Position, Velocity, and Acceleration

Position: location of an object relative to something else

  • distance units (m)
  • variable name is “x
  • Similar to distance variable in equations

Velocity: rate of change of position

  • Similar to speed
  • distance covered in a given amount of time
  • distance per time units (m/s)

Velocity is the slope of a position vs time graph:

v = slope = \frac{\Delta x}{\Delta t}

v = \frac{(x_2-x_1)}{(t_2-t_1)} = \frac{(\SI{120}{m}-\SI{20}{m})}{(\SI{8}{s}-\SI{0}{s})} = \frac{\SI{100}{m}}{\SI{8}{s}} = \SI{12.5}{m/s}

Where:

  •  v = velocity (m/s)
  •  x = position (m)
  •  Δx = change in position = x2 – x1
  •  t = time (s)
  •  Δt = change in time = t2 – t1

The equation for velocity is the same as the slope equation for a position vs time graph: change in distance over change in time.

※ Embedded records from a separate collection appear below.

$ cat src/rtl/instr_sequencer.sv
// T-state sequencer: accepts one opcode per Start/Done handshake, walks the
// shared memory through read/write states and holds the accumulator.
module instr_sequencer #(
   parameter int N = 8,
   parameter int M = 8
) (
   input  logic               Clock,
   input  logic               ResetN,
   instr_sequencer_if.slave   bus
);

   typedef enum logic [2:0] {
      S_IDLE,
      S_DECODE,
      S_RD,
      S_RDCAP,
      S_WR,
      S_DONE
   } state_e;

   typedef enum logic [3:0] {
      OP_NOP   = 4'd0,
      OP_LDI   = 4'd1,
      OP_LOAD  = 4'd2,
      OP_STORE = 4'd3,
      OP_ADD   = 4'd4,
      OP_MOVE  = 4'd5
   } op_e;

   state_e        state_q, state_d;
   logic [19:0]   ir_q, ir_d;
   logic [M-1:0]  tmp_q, tmp_d;
   logic [M-1:0]  acc_q, acc_d;
   logic          carry_q, carry_d;
   logic [2:0]    tstate_q, tstate_d;

   op_e           op;
   logic          illegal;
   logic [N-1:0]  addr_a;
   logic [N-1:0]  addr_b;
   logic [M:0]    sum;

   logic          mem_select;
   logic          mem_mode;
   logic [N-1:0]  mem_addr;
   logic          bus_oe;
   logic [M-1:0]  bus_out;
   logic          done;
   logic          error;

   assign op      = op_e'(ir_q[19:16]);
   assign illegal = (ir_q[19:16] > 4'd5);
   assign addr_a  = ir_q[8 +: N];
   assign addr_b  = ir_q[0 +: N];
   assign sum     = {1'b0, acc_q} + {1'b0, bus.BusIn};

   // NOTE: every signal written here gets a default first, so no path through
   // the case statements can leave one unassigned and infer a latch.
   always_comb begin
      state_d    = state_q;
      ir_d       = ir_q;
      tmp_d      = tmp_q;
      acc_d      = acc_q;
      carry_d    = carry_q;
      mem_select = 1'b0;
      mem_mode   = 1'b0;
      mem_addr   = '0;
      bus_oe     = 1'b0;
      bus_out    = '0;
      done       = 1'b0;
      error      = 1'b0;

      unique case (state_q)
         S_IDLE: begin
            if (bus.Start) begin
               ir_d    = bus.OpCode;
               state_d = S_DECODE;
            end
         end

         S_DECODE: begin
            case (op)
               OP_LDI: begin
                  acc_d   = M'(ir_q[7:0]);
                  state_d = S_DONE;
               end
               OP_STORE:                  state_d = S_WR;
               OP_LOAD, OP_ADD, OP_MOVE:  state_d = S_RD;
               default:                   state_d = S_DONE;
            endcase
         end

         S_RD: begin
            mem_select = 1'b1;
            mem_addr   = addr_a;
            state_d    = S_RDCAP;
         end

         // Memory has had a full cycle to drive BusIn; capture at the closing edge.
         S_RDCAP: begin
            mem_select = 1'b1;
            mem_addr   = addr_a;
            case (op)
               OP_LOAD: begin
                  acc_d   = bus.BusIn;
                  state_d = S_DONE;
               end
               OP_ADD: begin
                  {carry_d, acc_d} = sum;
                  state_d          = S_DONE;
               end
               OP_MOVE: begin
                  tmp_d   = bus.BusIn;
                  state_d = S_WR;
               end
               default:   state_d = S_DONE;
            endcase
         end

         S_WR: begin
            mem_select = 1'b1;
            mem_mode   = 1'b1;
            bus_oe     = 1'b1;
            mem_addr   = (op == OP_MOVE) ? addr_b : addr_a;
            bus_out    = (op == OP_MOVE) ? tmp_q  : acc_q;
            state_d    = S_DONE;
         end

         S_DONE: begin
            done    = 1'b1;
            error   = illegal;
            state_d = S_IDLE;
         end

         default:   state_d = S_IDLE;
      endcase

      if (state_d == S_IDLE)     tstate_d = '0;
      else if (tstate_q == 3'd7) tstate_d = 3'd7;
      else                       tstate_d = tstate_q + 3'd1;
   end

   // NOTE: state is updated with non-blocking assignments so every register
   // samples the pre-edge values, independent of statement order.
   always_ff @(posedge Clock or negedge ResetN) begin
      if (!ResetN) begin
         state_q  <= S_IDLE;
         ir_q     <= '0;
         tmp_q    <= '0;
         acc_q    <= '0;
         carry_q  <= 1'b0;
         tstate_q <= '0;
      end else begin
         state_q  <= state_d;
         ir_q     <= ir_d;
         tmp_q    <= tmp_d;
         acc_q    <= acc_d;
         carry_q  <= carry_d;
         tstate_q <= tstate_d;
      end
   end

   // Bus controls decode straight from state, so an async reset drops them at once.
   assign bus.MemSelect = mem_select;
   assign bus.MemMode   = mem_mode;
   assign bus.MemAddr   = mem_addr;
   assign bus.BusOE     = bus_oe;
   assign bus.BusOut    = bus_out;
   assign bus.Done      = done;
   assign bus.Error     = error;
   assign bus.Busy      = (state_q != S_IDLE);
   assign bus.Acc       = acc_q;
   assign bus.Carry     = carry_q;
   assign bus.TState    = tstate_q;

endmodule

Acceleration: rate of change of velocity

  • how fast velocity is changing
  • velocity per time units (m/s2)

Acceleration is the slope of velocity vs time graph:

a = slope = \frac{\Delta v}{\Delta t}

a = \frac{(v_2-v_1)}{(t_2-t_1)} = \frac{(\SI{10}{m/s}-\SI{2}{m/s})}{(\SI{4}{s}-\SI{0}{s})} = \frac{\SI{8}{m/s}}{\SI{4}{s}} = \SI{2}{m/s^2}

Where:

  • a = acceleration (m/s2)
  •  v = velocity (m/s)
  •  Δv = change in velocity = v2 – v1
  •  t = time (s)
  •  Δt = change in time = t2 – t1

The acceleration equation is the same as the slope equation or a velocity vs time graph: change in velocity over change in time.